Before induction or onset of labour and delivery
Aim to support and prepare women for their induction and delivery whether they are going home or remaining in the hospital.
Women tell us that this time can be difficult because they know their baby has died and it won’t be apparent to others. They can feel lost and uncertain about what is happening next and who they could contact.
What do we need to do?
- Make sure all health professionals who have a role with the family know what has happened as soon as possible. Aim to contact the GP, midwife and local obstetric consultant within 24 hours.
- Prepare parents for what to expect during induction, labour and birth. Describe the place of birth, likely appearance of the baby, and common emotional reactions.
- Provide written information.
- If a woman wishes to wait for her labour to start naturally, a consultant will need to explain the risks to her health, the possible deterioration in the baby’s appearance and reduced ability to identify the cause of death.
- Update the birth plan to reflect what is important to the woman and so she is in control as much as possible.
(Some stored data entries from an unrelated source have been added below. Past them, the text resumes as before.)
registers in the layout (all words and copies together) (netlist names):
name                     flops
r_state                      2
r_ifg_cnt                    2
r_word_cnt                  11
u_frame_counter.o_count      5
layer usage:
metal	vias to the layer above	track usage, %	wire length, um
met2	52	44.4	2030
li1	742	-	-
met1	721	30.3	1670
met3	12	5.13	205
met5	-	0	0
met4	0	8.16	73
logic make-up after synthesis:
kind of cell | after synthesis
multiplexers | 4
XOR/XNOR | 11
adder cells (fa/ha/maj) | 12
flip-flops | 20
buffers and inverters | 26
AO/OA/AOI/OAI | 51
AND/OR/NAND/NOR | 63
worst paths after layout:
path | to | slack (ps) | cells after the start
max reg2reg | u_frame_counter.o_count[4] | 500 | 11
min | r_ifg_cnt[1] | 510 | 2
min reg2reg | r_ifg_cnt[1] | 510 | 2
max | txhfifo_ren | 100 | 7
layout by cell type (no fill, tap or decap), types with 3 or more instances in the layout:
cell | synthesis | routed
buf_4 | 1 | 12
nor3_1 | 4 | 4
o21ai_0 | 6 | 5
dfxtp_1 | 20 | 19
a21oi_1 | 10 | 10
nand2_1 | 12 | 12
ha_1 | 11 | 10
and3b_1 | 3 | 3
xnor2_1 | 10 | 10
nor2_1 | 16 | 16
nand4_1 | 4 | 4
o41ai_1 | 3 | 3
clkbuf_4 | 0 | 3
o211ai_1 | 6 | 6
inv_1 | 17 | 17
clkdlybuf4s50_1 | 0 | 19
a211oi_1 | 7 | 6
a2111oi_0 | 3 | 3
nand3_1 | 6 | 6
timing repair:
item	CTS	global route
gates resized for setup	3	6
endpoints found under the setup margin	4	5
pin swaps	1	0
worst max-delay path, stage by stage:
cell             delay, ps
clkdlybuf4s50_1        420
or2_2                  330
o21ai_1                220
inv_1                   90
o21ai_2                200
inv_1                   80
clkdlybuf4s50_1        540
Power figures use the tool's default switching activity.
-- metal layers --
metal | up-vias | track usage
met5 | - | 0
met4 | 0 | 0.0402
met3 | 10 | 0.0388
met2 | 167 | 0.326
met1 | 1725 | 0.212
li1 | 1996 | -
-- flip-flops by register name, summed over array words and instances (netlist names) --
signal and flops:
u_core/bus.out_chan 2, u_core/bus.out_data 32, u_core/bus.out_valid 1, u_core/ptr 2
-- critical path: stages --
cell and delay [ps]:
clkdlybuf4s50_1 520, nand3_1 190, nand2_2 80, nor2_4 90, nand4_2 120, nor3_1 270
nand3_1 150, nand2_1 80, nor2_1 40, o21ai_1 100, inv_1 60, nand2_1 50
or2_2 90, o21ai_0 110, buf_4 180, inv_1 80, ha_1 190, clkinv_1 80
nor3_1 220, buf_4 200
<file path="src/rtl/bcd_clock_counter.sv">
// HH:MM:SS BCD clock with a multiplexed 6-digit scan output; 24h by default, 12h+PM with HOUR12_EN.
// Latency: time advances the edge after sec_tick rises; bcd/dig follow the digit index by one cycle.
// Backpressure: none; inc_min/inc_hr are single-cycle pulses accepted every cycle.
module bcd_clock_counter #(
    parameter int TICK_DIV = 50000000,
    parameter int SCAN_DIV = 50000
) (
    input  logic       clk,
    input  logic       rst_n,
    input  logic       run,
    input  logic       inc_min,
    input  logic       inc_hr,
    output logic [3:0] bcd,
    output logic [5:0] dig,
    output logic       sec_tick,
    output logic       pm
);
    localparam int TW = (TICK_DIV > 1) ? $clog2(TICK_DIV) : 1;
    localparam int SW = (SCAN_DIV > 1) ? $clog2(SCAN_DIV) : 1;
    localparam logic [TW-1:0] TICK_LAST = TW'(TICK_DIV - 1);
    localparam logic [SW-1:0] SCAN_LAST = SW'(SCAN_DIV - 1);
`ifdef HOUR12_EN
    localparam logic [3:0] RST_HT = 4'd1;
    localparam logic [3:0] RST_HO = 4'd2;
`else
    localparam logic [3:0] RST_HT = 4'd0;
    localparam logic [3:0] RST_HO = 4'd0;
`endif

    logic [1:0]    rst_sync;
    logic          ena;
    logic [TW-1:0] tick_cnt;
    logic [SW-1:0] scan_cnt;
    logic [2:0]    idx;
    logic [3:0]    s_o, s_t, m_o, m_t, h_o, h_t;
    logic [3:0]    cur;
    logic          sec_carry, min_adv, hr_adv;

    // Assertion is asynchronous; release is synchronised and gates all counting.
    always_ff @(posedge clk or negedge rst_n) begin
        if (!rst_n) rst_sync <= 2'b00;
        else        rst_sync <= {rst_sync[0], 1'b1};
    end
    assign ena = rst_sync[1];

    always_ff @(posedge clk or negedge rst_n) begin
        if (!rst_n) begin
            tick_cnt <= '0;
            sec_tick <= 1'b0;
        end else begin
            sec_tick <= 1'b0;
            if (ena && run) begin
                if (tick_cnt == TICK_LAST) begin
                    tick_cnt <= '0;
                    sec_tick <= 1'b1;
                end else begin
                    tick_cnt <= tick_cnt + 1'b1;
                end
            end
        end
    end

    // A manual minute step absorbs a coincident seconds carry, and with it any hour carry.
    assign sec_carry = sec_tick && (s_o >= 4'd9) && (s_t >= 4'd5);
    assign min_adv   = inc_min || sec_carry;
    assign hr_adv    = inc_hr || (sec_carry && !inc_min && (m_o >= 4'd9) && (m_t >= 4'd5));

    always_ff @(posedge clk or negedge rst_n) begin
        if (!rst_n) begin
            s_o <= 4'd0;
            s_t <= 4'd0;
            m_o <= 4'd0;
            m_t <= 4'd0;
            h_o <= RST_HO;
            h_t <= RST_HT;
        end else if (ena) begin
            if (sec_tick) begin
                if (s_o >= 4'd9) begin
                    s_o <= 4'd0;
                    s_t <= (s_t >= 4'd5) ? 4'd0 : s_t + 4'd1;
                end else begin
                    s_o <= s_o + 4'd1;
                end
            end
            if (min_adv) begin
                if (m_o >= 4'd9) begin
                    m_o <= 4'd0;
                    m_t <= (m_t >= 4'd5) ? 4'd0 : m_t + 4'd1;
                end else begin
                    m_o <= m_o + 4'd1;
                end
            end
            if (hr_adv) begin
`ifdef HOUR12_EN
                if (h_t == 4'd1 && h_o == 4'd1) begin
                    h_o <= 4'd2;
                end else if (h_t >= 4'd1 && h_o >= 4'd2) begin
                    h_t <= 4'd0;
                    h_o <= 4'd1;
                end else if (h_o >= 4'd9) begin
                    h_t <= 4'd1;
                    h_o <= 4'd0;
                end else begin
                    h_o <= h_o + 4'd1;
                end
`else
                if (h_t >= 4'd2 && h_o >= 4'd3) begin
                    h_t <= 4'd0;
                    h_o <= 4'd0;
                end else if (h_o >= 4'd9) begin
                    h_t <= (h_t >= 4'd2) ? 4'd0 : h_t + 4'd1;
                    h_o <= 4'd0;
                end else begin
                    h_o <= h_o + 4'd1;
                end
`endif
            end
        end
    end

`ifdef HOUR12_EN
    always_ff @(posedge clk or negedge rst_n) begin
        if (!rst_n)
            pm <= 1'b0;
        else if (ena && hr_adv && h_t == 4'd1 && h_o == 4'd1)
            pm <= ~pm;
    end
`else
    assign pm = 1'b0;
`endif

    // Scan keeps running while time is frozen so the display stays lit.
    always_ff @(posedge clk or negedge rst_n) begin
        if (!rst_n) begin
            scan_cnt <= '0;
            idx      <= 3'd0;
        end else if (ena) begin
            if (scan_cnt == SCAN_LAST) begin
                scan_cnt <= '0;
                idx      <= (idx >= 3'd5) ? 3'd0 : idx + 3'd1;
            end else begin
                scan_cnt <= scan_cnt + 1'b1;
            end
        end
    end

    always_comb begin
        cur = 4'd0;
        case (idx)
            3'd0:    cur = s_o;
            3'd1:    cur = s_t;
            3'd2:    cur = m_o;
            3'd3:    cur = m_t;
            3'd4:    cur = h_o;
            3'd5:    cur = h_t;
            default: cur = 4'd0;
        endcase
    end

    always_ff @(posedge clk or negedge rst_n) begin
        if (!rst_n) begin
            bcd <= 4'd0;
            dig <= 6'b000001;
        end else begin
            bcd <= cur;
            dig <= 6'b000001 << idx;
        end
    end
endmodule

</file>
==> src/rtl/sum_ascii_tx.sv <==
// Sends a 5-bit sum to a byte UART as two ASCII decimal digits, optionally followed by CR LF.
// Each byte uses a busy handshake. If the UART never acknowledges a byte, the frame aborts and a sticky error is set.
module sum_ascii_tx #(
    parameter int unsigned ACK_TIMEOUT = 16,
    parameter bit          SEND_CRLF   = 1'b1
) (
    input  logic       clk,
    input  logic       reset,
    input  logic       start,
    input  logic [4:0] sum,
    input  logic       uart_busy,
    output logic       uart_tx_en,
    output logic [7:0] uart_tx_data,
    output logic       busy,
    output logic       done,
    output logic       err
);

    localparam int unsigned CNT_W    = (ACK_TIMEOUT > 1) ? $clog2(ACK_TIMEOUT) : 1;
    localparam logic [1:0]  LAST_IDX = SEND_CRLF ? 2'd3 : 2'd1;

    typedef enum logic [2:0] {
        IDLE  = 3'd0,
        LOAD  = 3'd1,
        SEND  = 3'd2,
        ACK   = 3'd3,
        DRAIN = 3'd4
    } state_e;

    state_e             state_q, state_d;
    logic [1:0]         idx_q, idx_d;
    logic [CNT_W-1:0]   cnt_q, cnt_d;
    logic [4:0]         sum_q, sum_d;
    logic               tx_en_q, tx_en_d;
    logic [7:0]         tx_data_q, tx_data_d;
    logic               busy_q, busy_d;
    logic               done_q, done_d;
    logic               err_q, err_d;

    // Byte idx of the frame for captured sum s: tens digit, units digit, CR, LF
    function automatic logic [7:0] frame_byte(input logic [4:0] s, input logic [1:0] idx);
        logic [1:0] tens;
        logic [4:0] units;
        if (s >= 5'd30)      tens = 2'd3;
        else if (s >= 5'd20) tens = 2'd2;
        else if (s >= 5'd10) tens = 2'd1;
        else                 tens = 2'd0;
        units = s - (5'(tens) * 5'd10);
        case (idx)
            2'd0:    frame_byte = 8'h30 + 8'(tens);
            2'd1:    frame_byte = 8'h30 + 8'(units);
            2'd2:    frame_byte = 8'h0D;
            default: frame_byte = 8'h0A;
        endcase
    endfunction

    always_comb begin
        state_d = state_q;
        idx_d   = idx_q;
        cnt_d   = cnt_q;
        sum_d   = sum_q;
        tx_en_d = 1'b0;
        done_d  = 1'b0;
        err_d   = err_q;

        case (state_q)
            IDLE: begin
                // busy_q is still high for one cycle after a frame ends, which blocks a start in that cycle
                if (start && !busy_q) begin
                    sum_d   = sum;
                    err_d   = 1'b0;
                    state_d = LOAD;
                end
            end
            LOAD: begin
                idx_d   = 2'd0;
                state_d = SEND;
            end
            SEND: begin
                if (!uart_busy) begin
                    tx_en_d = 1'b1;
                    cnt_d   = '0;
                    state_d = ACK;
                end
            end
            ACK: begin
                if (uart_busy) begin
                    state_d = DRAIN;
                end else if (cnt_q == CNT_W'(ACK_TIMEOUT - 1)) begin
                    err_d   = 1'b1;
                    state_d = IDLE;
                end else begin
                    cnt_d = cnt_q + CNT_W'(1);
                end
            end
            DRAIN: begin
                if (!uart_busy) begin
                    if (idx_q == LAST_IDX) begin
                        done_d  = 1'b1;
                        state_d = IDLE;
                    end else begin
                        idx_d   = idx_q + 2'd1;
                        state_d = SEND;
                    end
                end
            end
            default: state_d = IDLE;
        endcase

        busy_d    = (state_d != IDLE) || (state_q != IDLE);
        tx_data_d = (state_d inside {SEND, ACK, DRAIN}) ? frame_byte(sum_d, idx_d) : 8'h00;
    end

    always_ff @(posedge clk) begin
        if (reset) begin
            state_q   <= IDLE;
            idx_q     <= '0;
            cnt_q     <= '0;
            sum_q     <= '0;
            tx_en_q   <= 1'b0;
            tx_data_q <= 8'h00;
            busy_q    <= 1'b0;
            done_q    <= 1'b0;
            err_q     <= 1'b0;
        end else begin
            state_q   <= state_d;
            idx_q     <= idx_d;
            cnt_q     <= cnt_d;
            sum_q     <= sum_d;
            tx_en_q   <= tx_en_d;
            tx_data_q <= tx_data_d;
            busy_q    <= busy_d;
            done_q    <= done_d;
            err_q     <= err_d;
        end
    end

    assign uart_tx_en   = tx_en_q;
    assign uart_tx_data = tx_data_q;
    assign busy         = busy_q;
    assign done         = done_q;
    assign err          = err_q;

endmodule
==> config.mk <==
export PLATFORM = sky130hd
export DESIGN_NAME = ppu_oam_dma
export DESIGN_NICKNAME = d
export VERILOG_FILES = /design/src/rtl/ppu_pkg.sv /design/src/rtl/ppu_oam_dma.sv
export SDC_FILE = /design/constraint.sdc
export NUM_CORES = 1
export LEC_CHECK = 0
export CORE_UTILIZATION = 45
export DETAILED_ROUTE_END_ITERATION = 10
export MAX_ROUTING_LAYER = met4
export PLACE_DENSITY = 0.7
export SETUP_SLACK_MARGIN = 0.2
export SLEW_MARGIN = 20
export SYNTH_ARGS = -nofsm -noshare
export SYNTH_HDL_FRONTEND = slang
export SYNTH_SLANG_ARGS = --single-unit
export TNS_END_PERCENT = 20
==> constraint.sdc <==
create_clock -name clk -period 2.9 [get_ports clk]
set_clock_uncertainty 0.1 [all_clocks]
set_input_delay 0.435 -clock clk [delete_from_list [all_inputs] [get_ports clk]]
set_output_delay 0.435 -clock clk [all_outputs]
set_load 0.02 [all_outputs]
==> src/rtl/ppu_pkg.sv <==
// Shared PPU definitions: DMA engine state encoding and CPU register select codes.
package ppu_pkg;

    typedef enum logic [2:0] {
        ST_IDLE  = 3'd0,
        ST_HALT  = 3'd1,
        ST_ALIGN = 3'd2,
        ST_READ  = 3'd3,
        ST_WRITE = 3'd4
    } dma_state_t;

    localparam logic [1:0] SEL_OAMADDR = 2'd0;
    localparam logic [1:0] SEL_OAMDATA = 2'd1;
    localparam logic [1:0] SEL_DMA     = 2'd2;

endpackage
<file path="src/rtl/i2s_transmitter.sv">
// Philips I2S serialiser with a one-pair holding register and internal BCLK/LRCLK generation.
// Missing samples at a frame boundary are replaced by a silent (all-zero) frame.
module i2s_transmitter #(
    parameter int W       = 16,
    parameter int SLOT    = 32,
    parameter int CLK_DIV = 4
) (
    input  logic         clk,
    input  logic         reset_n,
    input  logic [W-1:0] sampleInL,
    input  logic [W-1:0] sampleInR,
    input  logic         sampleValid,
    output logic         sampleReady,
    output logic         bclk,
    output logic         lrclk,
    output logic         sdata,
    output logic         frameStart,
    output logic         underflow
);

    localparam int NB  = 2 * SLOT;
    localparam int BW  = $clog2(NB);
    localparam int DW  = (CLK_DIV > 1) ? $clog2(CLK_DIV) : 1;
    localparam int PAD = SLOT - W;

    localparam logic [DW-1:0] DIV_LAST = DW'(CLK_DIV - 1);
    localparam logic [BW-1:0] BIT_LAST = BW'(NB - 1);
    localparam logic [BW-1:0] BIT_ONE  = BW'(1);
    localparam logic [BW-1:0] SLOT_IDX = BW'(SLOT);

    logic [DW-1:0] div_cnt_q, div_cnt_d;
    logic [BW-1:0] bit_cnt_q, bit_cnt_d;
    logic          bclk_q, bclk_d;
    logic          lrclk_q, lrclk_d;
    logic          sdata_q, sdata_d;
    logic [NB-1:0] frame_q, frame_d;
    logic [W-1:0]  hold_l_q, hold_l_d;
    logic [W-1:0]  hold_r_q, hold_r_d;
    logic          hold_full_q, hold_full_d;
    logic          ready_q, ready_d;
    logic          frame_start_q, frame_start_d;
    logic          underflow_q, underflow_d;
    logic          div_tick;
    logic          accept;

    always_comb begin
        div_cnt_d     = div_cnt_q;
        bit_cnt_d     = bit_cnt_q;
        bclk_d        = bclk_q;
        lrclk_d       = lrclk_q;
        sdata_d       = sdata_q;
        frame_d       = frame_q;
        hold_l_d      = hold_l_q;
        hold_r_d      = hold_r_q;
        hold_full_d   = hold_full_q;
        frame_start_d = 1'b0;
        underflow_d   = 1'b0;

        div_tick  = (div_cnt_q == DIV_LAST);
        div_cnt_d = div_tick ? '0 : div_cnt_q + 1'b1;
        if (div_tick) begin
            bclk_d = ~bclk_q;
        end

        // Everything visible to the DAC changes on the falling BCLK edge only.
        if (div_tick && bclk_q) begin
            bit_cnt_d = (bit_cnt_q == BIT_LAST) ? '0 : bit_cnt_q + 1'b1;
            frame_d   = {frame_q[NB-2:0], 1'b0};
            if (bit_cnt_d == BIT_ONE) begin
                frame_start_d = 1'b1;
                if (hold_full_q) begin
                    frame_d     = {hold_l_q, {PAD{1'b0}}, hold_r_q, {PAD{1'b0}}};
                    hold_full_d = 1'b0;
                end else begin
                    frame_d     = '0;
                    underflow_d = 1'b1;
                end
            end
            lrclk_d = (bit_cnt_d >= SLOT_IDX);
            sdata_d = frame_d[NB-1];
        end

        // A pair accepted on an underflow-load cycle waits for the next frame.
        accept = sampleValid && ready_q;
        if (accept) begin
            hold_l_d    = sampleInL;
            hold_r_d    = sampleInR;
            hold_full_d = 1'b1;
        end
        ready_d = ~hold_full_d;
    end

    always_ff @(posedge clk) begin
        if (!reset_n) begin
            div_cnt_q     <= '0;
            bit_cnt_q     <= '0;
            bclk_q        <= 1'b0;
            lrclk_q       <= 1'b0;
            sdata_q       <= 1'b0;
            frame_q       <= '0;
            hold_l_q      <= '0;
            hold_r_q      <= '0;
            hold_full_q   <= 1'b0;
            ready_q       <= 1'b1;
            frame_start_q <= 1'b0;
            underflow_q   <= 1'b0;
        end else begin
            div_cnt_q     <= div_cnt_d;
            bit_cnt_q     <= bit_cnt_d;
            bclk_q        <= bclk_d;
            lrclk_q       <= lrclk_d;
            sdata_q       <= sdata_d;
            frame_q       <= frame_d;
            hold_l_q      <= hold_l_d;
            hold_r_q      <= hold_r_d;
            hold_full_q   <= hold_full_d;
            ready_q       <= ready_d;
            frame_start_q <= frame_start_d;
            underflow_q   <= underflow_d;
        end
    end

    assign sampleReady = ready_q;
    assign bclk        = bclk_q;
    assign lrclk       = lrclk_q;
    assign sdata       = sdata_q;
    assign frameStart  = frame_start_q;
    assign underflow   = underflow_q;

endmodule
</file>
- Begin or continue the conversation about planning for memory making, and the option to take the baby home or out of the hospital environment (see Before discharge).
- Where possible, offer a choice of place of care depending on mother’s medical condition and wishes.
- Make sure the family know:
- who their key contact is if they have not already been identified
- when and how they can communicate with their key contact if they have any questions or change their mind
- how continuity of obstetric and maternity care is being provided.
How will we know we have achieved our aim?
Families will tell us they felt well prepared and supported for the delivery of their baby.
Staff will say they feel confident and competent when preparing and supporting women for the delivery.